Look for the word "what" in the entries and copy each line where it appears.

****************

From an optimization exercise on the open Yosys and OpenROAD flow, aimed at small area, a short achievable clock period and few clock cycles per item; shortcuts taken in it are not production practice.
At most, simulation tests tie the RTL to the original design; equivalence was not proved.

==> v10: inputs <==
## cpuops
module	cpuops(i_clk,i_reset, i_stb, i_op, i_a, i_b, o_c, o_f, o_valid,
			o_busy);
	input	wire	i_clk, i_reset, i_stb;
	input	wire	[3:0]	i_op;
	input	wire	[31:0]	i_a, i_b;
	output	reg	[31:0]	o_c;
	output	wire	[3:0]	o_f;
	output	reg		o_valid;
	output	wire		o_busy;
	reg	c, pre_sign, set_ovfl, keep_sgn_on_ovfl;
	wire	this_is_a_multiply_op;
	assign	this_is_a_multiply_op = (i_stb)&&((i_op[3:1]==3'h5)||(i_op[3:0]==4'hc));
	wire		mpybusy, mpylast;
	wire	[31:0]	mpy_next;
	mpyop	thempy(i_clk, i_reset, this_is_a_multiply_op, i_op[1:0],
		i_a, i_b, mpybusy, mpylast, mpy_next);
	wire	[31:0]	next_c;
	wire		next_carry;
	aluop	thealu(i_stb, i_op, i_a, i_b, mpy_next, next_c, next_carry);
	always @(posedge i_clk)
	begin
		pre_sign <= i_a[31];
		c <= next_carry;
		set_ovfl <= i_stb && (((i_op==4'h0)&&(i_a[31] != i_b[31]))
			||((i_op==4'h2)&&(i_a[31] == i_b[31]))
			||(i_op == 4'h6)
			||(i_op == 4'h5));
		keep_sgn_on_ovfl <= i_stb &&
			(((i_op==4'h0)&&(i_a[31] != i_b[31]))
			||((i_op==4'h2)&&(i_a[31] == i_b[31])));
		o_c <= next_c;
	end
	assign	o_busy = mpybusy;
	wire	z = (o_c == 32'h0000);
	wire	n = (o_c[31]);
	wire	v = (set_ovfl)&&(pre_sign != o_c[31]);
	wire	vx = (keep_sgn_on_ovfl)&&(pre_sign != o_c[31]);
	assign	o_f = { v, n^vx, c, z };
	always @(posedge i_clk)
	if (i_reset)
		o_valid <= 1'b0;
	else
		o_valid <=((i_stb)&&(!this_is_a_multiply_op))||(mpylast);
endmodule
Settings: LEC_CHECK=0, CAP_MARGIN=20, CORE_MARGIN=2, CORE_UTILIZATION=40, SETUP_SLACK_MARGIN=4, SLEW_MARGIN=20; clock period 10.0 ns.
run.sh (not shown) runs the stock make flow with config.mk's settings and CLKGATE_MAP_FILE= SYNTH_SCRIPT=/design/flow/synth_recipe.tcl, a recipe that flattens the netlist after the stock synthesis.
==> inputs of v6, as changes to v10 <==
--- a/flow/design.v
+++ b/flow/design.v
@@ -73,24 +73,26 @@
 			o_p   <= partial[NA+NB-1:0];
 		o_aux <= aux;
 	end
 endmodule
 `default_nettype	none
-module	mpyop(i_clk, i_reset, i_start, i_op, i_a, i_b, o_busy, o_last, o_next);
+module	mpyop(i_clk, i_reset, i_start, i_op, i_a, i_b, i_areg, o_busy, o_last, o_next);
 	localparam	ND = 6, NS = 3;
 	localparam	NB = 12;	 
 	localparam	R  = 8;	 
 	localparam	SW = 46;	 
 	input	wire		i_clk, i_reset, i_start;
 	input	wire	[1:0]	i_op;	 
 	input	wire	[31:0]	i_a, i_b;
+	input	wire	[31:0]	i_areg;	 
 	output	wire		o_busy;	 
 	output	wire		o_last;	 
 	output	wire	[31:0]	o_next;	 
 	genvar	i;
 	reg	[NS-1:0]	stage;
-	reg	[32:0]		r_a;	 
+	reg			r_asgn;	 
+	wire	[32:0]		r_a = { r_asgn, i_areg };
 	reg	[33:0]		acc;	 
 	reg	[31:0]		bsh;	 
 	reg			r_sgn, r_hi;
 	reg	[ND-1:0]	d_one, d_two, d_neg;	 
 	always @(posedge i_clk)
@@ -104,16 +106,16 @@
 	wire	ext = r_sgn & bsh[R+NB-1];	 
 	wire	[NB:0]	nchunk;
 	generate for(i=0; i<NB; i=i+1)
 	begin : NCHUNK
 		if (i < R)
-			assign nchunk[i+1] = (i_start) ? i_b[i] : bsh[NB+i];
+			assign nchunk[i+1] = (o_busy) ? bsh[NB+i] : i_b[i];
 		else
-			assign nchunk[i+1] = (i_start) ? i_b[i]
-					: ((nlast) ? ext : bsh[NB+i]);
+			assign nchunk[i+1] = (o_busy)
+					? ((nlast) ? ext : bsh[NB+i]) : i_b[i];
 	end endgenerate
-	assign	nchunk[0] = (i_start) ? 1'b0 : bsh[NB-1];
+	assign	nchunk[0] = (o_busy) ? bsh[NB-1] : 1'b0;
 	generate for(i=0; i<ND; i=i+1)
 	begin : ENC
 		wire	bm = nchunk[2*i];
 		wire	b0 = nchunk[2*i+1];
 		wire	b1 = nchunk[2*i+2];
@@ -545,13 +547,13 @@
 	wire t397 = !rx5[32];
 	wire	[SW-1:0]	tx = { 1'b1, 1'b1, rx5[32], t397, t394, t393, t390, t389, t387, t385, t382, t380, t378, t376, t374, t372, t370, t368, t366, t364, t362, t360, t358, t356, t354, t352, t350, t348, t346, t344, t342, t340, t338, t336, t334, t332, t330, t328, t326, t324, t322, t320, t318, t316, t314, t313 };
 	wire	[SW-1:0]	ty = { 1'b0, 1'b0, rx5[33], t396, t395, t392, t391, t388, t386, t384, t383, t381, t379, t377, t375, t373, t371, t369, t367, t365, t363, t361, t359, t357, t355, t353, t351, t349, t347, t345, t343, t341, t339, t337, t335, t333, t331, t329, t327, t325, t323, t321, t319, t317, t315, rx0[0] };
 	wire	[SW-1:0]	rsum = tx + ty;
 	always @(posedge i_clk)
-	if (i_start)
+	if (!o_busy)
 	begin
-		r_a   <= { i_op[0] & i_a[31], i_a };
+		r_asgn <= i_op[0] & i_a[31];
 		bsh   <= i_b;
 		r_sgn <= i_op[0];
 		r_hi  <= i_op[1];
 	end else
 		bsh   <= { rsum[NB-1:0], bsh[31:NB] };
@@ -573,23 +575,24 @@
 	wire	this_is_a_multiply_op;
 	assign	this_is_a_multiply_op = (i_stb)&&((i_op[3:1]==3'h5)||(i_op[3:0]==4'hc));
 	wire		mpybusy, mpylast;
 	wire	[31:0]	mpy_next;
 	mpyop	thempy(i_clk, i_reset, this_is_a_multiply_op, i_op[1:0],
-		i_a, i_b, mpybusy, mpylast, mpy_next);
+		i_a, i_b, o_c, mpybusy, mpylast, mpy_next);
 	wire	[31:0]	next_c;
 	wire		next_carry;
-	aluop	thealu(i_stb, i_op, i_a, i_b, mpy_next, next_c, next_carry);
+	aluop	thealu(mpybusy, mpylast, i_op, i_a, i_b, mpy_next, o_c,
+			next_c, next_carry);
 	always @(posedge i_clk)
 	begin
 		pre_sign <= i_a[31];
 		c <= next_carry;
-		set_ovfl <= i_stb && (((i_op==4'h0)&&(i_a[31] != i_b[31]))
+		set_ovfl <= !mpybusy && (((i_op==4'h0)&&(i_a[31] != i_b[31]))
 			||((i_op==4'h2)&&(i_a[31] == i_b[31]))
 			||(i_op == 4'h6)
 			||(i_op == 4'h5));
-		keep_sgn_on_ovfl <= i_stb &&
+		keep_sgn_on_ovfl <= !mpybusy &&
 			(((i_op==4'h0)&&(i_a[31] != i_b[31]))
 			||((i_op==4'h2)&&(i_a[31] == i_b[31])));
 		o_c <= next_c;
 	end
 	assign	o_busy = mpybusy;
@@ -602,15 +605,15 @@
 	if (i_reset)
 		o_valid <= 1'b0;
 	else
 		o_valid <=((i_stb)&&(!this_is_a_multiply_op))||(mpylast);
 endmodule
-module	aluop(i_stb, i_op, i_a, i_b, i_mpy, o_r, o_c);
-	input	wire		i_stb;
+module	aluop(i_busy, i_last, i_op, i_a, i_b, i_mpy, i_hold, o_r, o_c);
+	input	wire		i_busy, i_last;
 	input	wire	[3:0]	i_op;
 	input	wire	[31:0]	i_a, i_b;
-	input	wire	[31:0]	i_mpy;
+	input	wire	[31:0]	i_mpy, i_hold;
 	output	wire	[31:0]	o_r;
 	output	wire		o_c;
 	genvar	k;
 	wire		sub = !i_op[1];
 	wire	[32:0]	sum = { 1'b0, i_a } + { 1'b0, i_b ^ {(32){sub}} }
@@ -632,29 +635,40 @@
 	wire	[31:0]	sh_rev;
 	generate for(k=0; k<32; k=k+1)
 	begin : SREV
 		assign	sh_rev[k] = sh_r[32-k];
 	end endgenerate
-	wire	op_arith = i_stb && (i_op[3:2] == 2'b00) && !i_op[0];  
-	wire	op_rsh   = i_stb && (i_op[3:2] == 2'b01) && i_op[0];   
-	wire	op_lsl   = i_stb && (i_op == 4'h6);
-	wire	op_and   = (i_op == 4'h1);
-	wire	op_or    = (i_op == 4'h3);
-	wire	op_xor   = (i_op == 4'h4);
-	wire	op_brev  = (i_op == 4'h8);
-	wire	op_ldilo = (i_op == 4'h9);
-	wire	op_mov   = (i_op[3:1] == 3'b101) || (i_op[3:2] == 2'b11);
-	wire	op_logic = i_stb && (op_and || op_or || op_xor || op_brev
-					|| op_ldilo || op_mov);
-	wire	[31:0]	logic_r = ({(32){op_and}} & (i_a & i_b))
-			| ({(32){op_or}} & (i_a | i_b))
-			| ({(32){op_xor}} & (i_a ^ i_b))
-			| ({(32){op_brev}} & b_rev)
-			| ({(32){op_ldilo}} & { i_a[31:16], i_b[15:0] })
-			| ({(32){op_mov}} & i_b);
+	wire	alu = !i_busy;
+	wire	op_arith = alu && (i_op[3:2] == 2'b00) && !i_op[0];  
+	wire	op_rsh   = alu && (i_op[3:2] == 2'b01) && i_op[0];   
+	wire	op_lsl   = alu && (i_op == 4'h6);
+	reg	t3, t2h, t1h, t2l, t1l, lg;
+	always @(*)
+	begin
+		{ lg, t3, t2h, t1h, t2l, t1l } = 6'b0;
+		case(i_op)
+		4'h1: { lg, t3, t2h, t1h, t2l, t1l } = 6'b11_00_00;
+		4'h3: { lg, t3, t2h, t1h, t2l, t1l } = 6'b11_11_11;
+		4'h4: { lg, t3, t2h, t1h, t2l, t1l } = 6'b10_11_11;
+		4'h9: { lg, t3, t2h, t1h, t2l, t1l } = 6'b11_10_01;
+		4'ha, 4'hb, 4'hc:
+		      { lg, t3, t2h, t1h, t2l, t1l } = 6'b11_10_10;
+		4'hd, 4'he, 4'hf:
+		      { lg, t3, t2h, t1h, t2l, t1l } = 6'b11_01_01;
+		default: { lg, t3, t2h, t1h, t2l, t1l } = 6'b0;
+		endcase
+	end
+	wire	op_brev = alu && (i_op == 4'h8);
+	wire	op_logic = alu && lg;
+	wire	[31:0]	t2 = { {(16){t2h}}, {(16){t2l}} };
+	wire	[31:0]	t1 = { {(16){t1h}}, {(16){t1l}} };
+	wire	[31:0]	logic_r = ({(32){t3}} & i_a & i_b) | (t2 & i_a & ~i_b)
+			| (t1 & ~i_a & i_b);
 	assign	o_r = ({(32){op_arith}} & sum[31:0])
 			| ({(32){op_rsh}} & sh_r[32:1])
 			| ({(32){op_lsl}} & sh_rev)
 			| ({(32){op_logic}} & logic_r)
-			| ({(32){!i_stb}} & i_mpy);
+			| ({(32){op_brev}} & b_rev)
+			| ({(32){i_last}} & i_mpy)
+			| ({(32){i_busy && !i_last}} & i_hold);
 	assign	o_c = (op_arith & c_add) | ((op_rsh | op_lsl) & sh_r[0]);
 endmodule
==> flow/flow/run.sh (new file) <==
#!/bin/bash
# The standard layout, with the port buffers made of plain buffers
# (sky130_fd_sc_hd__buf_4) instead of the delay cell buffer_ports picks,
# and timing repair free to resize them. The make log goes to standard_flow.log.
set -euo pipefail
bash standard.sh MATCH_CELL_FOOTPRINT=0 "BUFFER_PORTS_ARGS=-buffer_cell sky130_fd_sc_hd__buf_4" finish > standard_flow.log 2>&1
==> flow/standard.sh (new file) <==
#!/bin/bash
# synth_recipe.tcl (not shown) runs the flow's synth.tcl, then flattens the netlist and writes it again
# the make line also repeats each setting of config.mk as NAME=value (left out here)
make -C /OpenROAD-flow-scripts/flow DESIGN_CONFIG=/design/flow/config.mk WORK_HOME=/design/flow/orfs CLKGATE_MAP_FILE= SYNTH_SCRIPT=/design/flow/synth_recipe.tcl "${@:-finish}"
Settings changed: SETUP_SLACK_MARGIN 4 to 5.
removed: flow/run.sh
==> inputs of v37, as changes to v10 <==
--- a/flow/design.v
+++ b/flow/design.v
@@ -73,24 +73,26 @@
 			o_p   <= partial[NA+NB-1:0];
 		o_aux <= aux;
 	end
 endmodule
 `default_nettype	none
-module	mpyop(i_clk, i_reset, i_start, i_op, i_a, i_b, o_busy, o_last, o_next);
+module	mpyop(i_clk, i_reset, i_start, i_op, i_a, i_b, i_areg, o_busy, o_last, o_next);
 	localparam	ND = 6, NS = 3;
 	localparam	NB = 12;	 
 	localparam	R  = 8;	 
 	localparam	SW = 46;	 
 	input	wire		i_clk, i_reset, i_start;
 	input	wire	[1:0]	i_op;	 
 	input	wire	[31:0]	i_a, i_b;
+	input	wire	[31:0]	i_areg;	 
 	output	wire		o_busy;	 
 	output	wire		o_last;	 
 	output	wire	[31:0]	o_next;	 
 	genvar	i;
 	reg	[NS-1:0]	stage;
-	reg	[32:0]		r_a;	 
+	reg			r_asgn;	 
+	wire	[32:0]		r_a = { r_asgn, i_areg };
 	reg	[33:0]		acc;	 
 	reg	[31:0]		bsh;	 
 	reg			r_sgn, r_hi;
 	reg	[ND-1:0]	d_one, d_two, d_neg;	 
 	always @(posedge i_clk)
@@ -104,16 +106,16 @@
 	wire	ext = r_sgn & bsh[R+NB-1];	 
 	wire	[NB:0]	nchunk;
 	generate for(i=0; i<NB; i=i+1)
 	begin : NCHUNK
 		if (i < R)
-			assign nchunk[i+1] = (i_start) ? i_b[i] : bsh[NB+i];
+			assign nchunk[i+1] = (o_busy) ? bsh[NB+i] : i_b[i];
 		else
-			assign nchunk[i+1] = (i_start) ? i_b[i]
-					: ((nlast) ? ext : bsh[NB+i]);
+			assign nchunk[i+1] = (o_busy)
+					? ((nlast) ? ext : bsh[NB+i]) : i_b[i];
 	end endgenerate
-	assign	nchunk[0] = (i_start) ? 1'b0 : bsh[NB-1];
+	assign	nchunk[0] = (o_busy) ? bsh[NB-1] : 1'b0;
 	generate for(i=0; i<ND; i=i+1)
 	begin : ENC
 		wire	bm = nchunk[2*i];
 		wire	b0 = nchunk[2*i+1];
 		wire	b1 = nchunk[2*i+2];
@@ -545,13 +547,13 @@
 	wire t397 = !rx5[32];
 	wire	[SW-1:0]	tx = { 1'b1, 1'b1, rx5[32], t397, t394, t393, t390, t389, t387, t385, t382, t380, t378, t376, t374, t372, t370, t368, t366, t364, t362, t360, t358, t356, t354, t352, t350, t348, t346, t344, t342, t340, t338, t336, t334, t332, t330, t328, t326, t324, t322, t320, t318, t316, t314, t313 };
 	wire	[SW-1:0]	ty = { 1'b0, 1'b0, rx5[33], t396, t395, t392, t391, t388, t386, t384, t383, t381, t379, t377, t375, t373, t371, t369, t367, t365, t363, t361, t359, t357, t355, t353, t351, t349, t347, t345, t343, t341, t339, t337, t335, t333, t331, t329, t327, t325, t323, t321, t319, t317, t315, rx0[0] };
 	wire	[SW-1:0]	rsum = tx + ty;
 	always @(posedge i_clk)
-	if (i_start)
+	if (!o_busy)
 	begin
-		r_a   <= { i_op[0] & i_a[31], i_a };
+		r_asgn <= i_op[0] & i_a[31];
 		bsh   <= i_b;
 		r_sgn <= i_op[0];
 		r_hi  <= i_op[1];
 	end else
 		bsh   <= { rsum[NB-1:0], bsh[31:NB] };
@@ -573,23 +575,24 @@
 	wire	this_is_a_multiply_op;
 	assign	this_is_a_multiply_op = (i_stb)&&((i_op[3:1]==3'h5)||(i_op[3:0]==4'hc));
 	wire		mpybusy, mpylast;
 	wire	[31:0]	mpy_next;
 	mpyop	thempy(i_clk, i_reset, this_is_a_multiply_op, i_op[1:0],
-		i_a, i_b, mpybusy, mpylast, mpy_next);
+		i_a, i_b, o_c, mpybusy, mpylast, mpy_next);
 	wire	[31:0]	next_c;
 	wire		next_carry;
-	aluop	thealu(i_stb, i_op, i_a, i_b, mpy_next, next_c, next_carry);
+	aluop	thealu(mpybusy, mpylast, i_op, i_a, i_b, mpy_next, o_c,
+			next_c, next_carry);
 	always @(posedge i_clk)
 	begin
 		pre_sign <= i_a[31];
 		c <= next_carry;
-		set_ovfl <= i_stb && (((i_op==4'h0)&&(i_a[31] != i_b[31]))
+		set_ovfl <= !mpybusy && (((i_op==4'h0)&&(i_a[31] != i_b[31]))
 			||((i_op==4'h2)&&(i_a[31] == i_b[31]))
 			||(i_op == 4'h6)
 			||(i_op == 4'h5));
-		keep_sgn_on_ovfl <= i_stb &&
+		keep_sgn_on_ovfl <= !mpybusy &&
 			(((i_op==4'h0)&&(i_a[31] != i_b[31]))
 			||((i_op==4'h2)&&(i_a[31] == i_b[31])));
 		o_c <= next_c;
 	end
 	assign	o_busy = mpybusy;
@@ -602,15 +605,15 @@
 	if (i_reset)
 		o_valid <= 1'b0;
 	else
 		o_valid <=((i_stb)&&(!this_is_a_multiply_op))||(mpylast);
 endmodule
-module	aluop(i_stb, i_op, i_a, i_b, i_mpy, o_r, o_c);
-	input	wire		i_stb;
+module	aluop(i_busy, i_last, i_op, i_a, i_b, i_mpy, i_hold, o_r, o_c);
+	input	wire		i_busy, i_last;
 	input	wire	[3:0]	i_op;
 	input	wire	[31:0]	i_a, i_b;
-	input	wire	[31:0]	i_mpy;
+	input	wire	[31:0]	i_mpy, i_hold;
 	output	wire	[31:0]	o_r;
 	output	wire		o_c;
 	genvar	k;
 	wire		sub = !i_op[1];
 	wire	[32:0]	sum = { 1'b0, i_a } + { 1'b0, i_b ^ {(32){sub}} }
@@ -632,29 +635,40 @@
 	wire	[31:0]	sh_rev;
 	generate for(k=0; k<32; k=k+1)
 	begin : SREV
 		assign	sh_rev[k] = sh_r[32-k];
 	end endgenerate
-	wire	op_arith = i_stb && (i_op[3:2] == 2'b00) && !i_op[0];  
-	wire	op_rsh   = i_stb && (i_op[3:2] == 2'b01) && i_op[0];   
-	wire	op_lsl   = i_stb && (i_op == 4'h6);
-	wire	op_and   = (i_op == 4'h1);
-	wire	op_or    = (i_op == 4'h3);
-	wire	op_xor   = (i_op == 4'h4);
-	wire	op_brev  = (i_op == 4'h8);
-	wire	op_ldilo = (i_op == 4'h9);
-	wire	op_mov   = (i_op[3:1] == 3'b101) || (i_op[3:2] == 2'b11);
-	wire	op_logic = i_stb && (op_and || op_or || op_xor || op_brev
-					|| op_ldilo || op_mov);
-	wire	[31:0]	logic_r = ({(32){op_and}} & (i_a & i_b))
-			| ({(32){op_or}} & (i_a | i_b))
-			| ({(32){op_xor}} & (i_a ^ i_b))
-			| ({(32){op_brev}} & b_rev)
-			| ({(32){op_ldilo}} & { i_a[31:16], i_b[15:0] })
-			| ({(32){op_mov}} & i_b);
+	wire	alu = !i_busy;
+	wire	op_arith = alu && (i_op[3:2] == 2'b00) && !i_op[0];  
+	wire	op_rsh   = alu && (i_op[3:2] == 2'b01) && i_op[0];   
+	wire	op_lsl   = alu && (i_op == 4'h6);
+	reg	t3, t2h, t1h, t2l, t1l, lg;
+	always @(*)
+	begin
+		{ lg, t3, t2h, t1h, t2l, t1l } = 6'b0;
+		case(i_op)
+		4'h1: { lg, t3, t2h, t1h, t2l, t1l } = 6'b11_00_00;
+		4'h3: { lg, t3, t2h, t1h, t2l, t1l } = 6'b11_11_11;
+		4'h4: { lg, t3, t2h, t1h, t2l, t1l } = 6'b10_11_11;
+		4'h9: { lg, t3, t2h, t1h, t2l, t1l } = 6'b11_10_01;
+		4'ha, 4'hb, 4'hc:
+		      { lg, t3, t2h, t1h, t2l, t1l } = 6'b11_10_10;
+		4'hd, 4'he, 4'hf:
+		      { lg, t3, t2h, t1h, t2l, t1l } = 6'b11_01_01;
+		default: { lg, t3, t2h, t1h, t2l, t1l } = 6'b0;
+		endcase
+	end
+	wire	op_brev = alu && (i_op == 4'h8);
+	wire	op_logic = alu && lg;
+	wire	[31:0]	t2 = { {(16){t2h}}, {(16){t2l}} };
+	wire	[31:0]	t1 = { {(16){t1h}}, {(16){t1l}} };
+	wire	[31:0]	logic_r = ({(32){t3}} & i_a & i_b) | (t2 & i_a & ~i_b)
+			| (t1 & ~i_a & i_b);
 	assign	o_r = ({(32){op_arith}} & sum[31:0])
 			| ({(32){op_rsh}} & sh_r[32:1])
 			| ({(32){op_lsl}} & sh_rev)
 			| ({(32){op_logic}} & logic_r)
-			| ({(32){!i_stb}} & i_mpy);
+			| ({(32){op_brev}} & b_rev)
+			| ({(32){i_last}} & i_mpy)
+			| ({(32){i_busy && !i_last}} & i_hold);
 	assign	o_c = (op_arith & c_add) | ((op_rsh | op_lsl) & sh_r[0]);
 endmodule
==> flow/flow/run.sh (new file) <==
#!/bin/bash
# The standard layout, with the port buffers made of plain buffers
# (sky130_fd_sc_hd__buf_4) instead of the delay cell buffer_ports picks,
# and timing repair free to resize them. The make log goes to standard_flow.log.
set -euo pipefail
bash standard.sh MATCH_CELL_FOOTPRINT=0 "BUFFER_PORTS_ARGS=-buffer_cell sky130_fd_sc_hd__buf_4" finish > standard_flow.log 2>&1
==> flow/standard.sh (new file) <==
#!/bin/bash
# synth_recipe.tcl (not shown) runs the flow's synth.tcl, then flattens the netlist and writes it again
# the make line also repeats each setting of config.mk as NAME=value (left out here)
make -C /OpenROAD-flow-scripts/flow DESIGN_CONFIG=/design/flow/config.mk WORK_HOME=/design/flow/orfs CLKGATE_MAP_FILE= SYNTH_SCRIPT=/design/flow/synth_recipe.tcl "${@:-finish}"
Settings changed: ABC_AREA from default to 1, SETUP_SLACK_MARGIN 4 to 5.
removed: flow/run.sh
==> qor summary <==
	v37	v6	v10
Estimated wirelength of the detail-placed design	83,500 microns	72,000 microns	72,600 microns
Layout cells sized above 1	16.4%	21.7%	7.69%
Timing startpoint of the critical path	thempy.d_one[1]	thempy.d_one[1]	i_stb
Clk_buf instances	18	18	19
Register bit total from synthesis	119	119	151
Syn Nets	3,680	2,889	3,033
Antenna diode instance count	1	0	1
Final nets	3,778	2,905	3,011
Clock period minus final worst setup slack	5.02 ns	5.19 ns	5.99 ns
Result of the run	complete, no violations	complete, no violations	complete, no violations
Multi-input combinational area share	69.1%	72.8%	69.7%
Delay of the slowest critical-path stage	0.55 ns	0.59 ns	1.11 ns
Maximum clock rate	199 MHz	193 MHz	167 MHz
Signal buf overhead	8.06%	8.44%	6.70%
Die width	236 microns	233 microns	241 microns
Placement row count	85	83	87
Most instantiated library cell after synthesis	nand2_1	a22oi_1	inv_1
CTS sink count	119	119	151
Testbench counts of v6, summed over its fixed seeds: cycles 28,765, items 16,384.
Testbench counts of v37, summed over its fixed seeds: cycles 28,765, items 16,384.
For v10, only the layout was checked, not whether the RTL still works.

==> what the ideal ports hide <==
Ports are ideal in the flow. The routed layouts listed here were re-timed in OpenROAD.
Step 1 (the two cells are an assumption about what drives the block):
set clk [get_ports {i_clk}]
set_driving_cell -lib_cell sky130_fd_sc_hd__clkbuf_16 $clk
set_driving_cell -lib_cell sky130_fd_sc_hd__buf_2 [delete_from_list [all_inputs] $clk]
Step 2 also shifts input and output timing later by t, the mid clock arrival at the registers, as if the neighbouring blocks saw the same clock.
Slacks: ideal ports / drivers / drivers and shift; pairs: ideal ports / drivers.
run	shift t [ns]	slack for setup (ns)	hold slack, ns
v10	0.499	4.013 / 4.031 / 3.532	0.480 / 0.480 / 0.480
v6	0.484	4.814 / 4.814 / 4.463	0.471 / 0.471 / 0.471
v37	0.498	4.983 / 4.983 / 4.660	0.471 / 0.471 / 0.471
After both steps setup and hold are still met in every run listed. For v10, which loses most, drivers alone change the setup slack by +0.018 ns; drivers and shift together by -0.481 ns.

****************

__Answer to this exercise__.
==> what the ideal ports hide <==
Step 1 (the two cells are an assumption about what drives the block):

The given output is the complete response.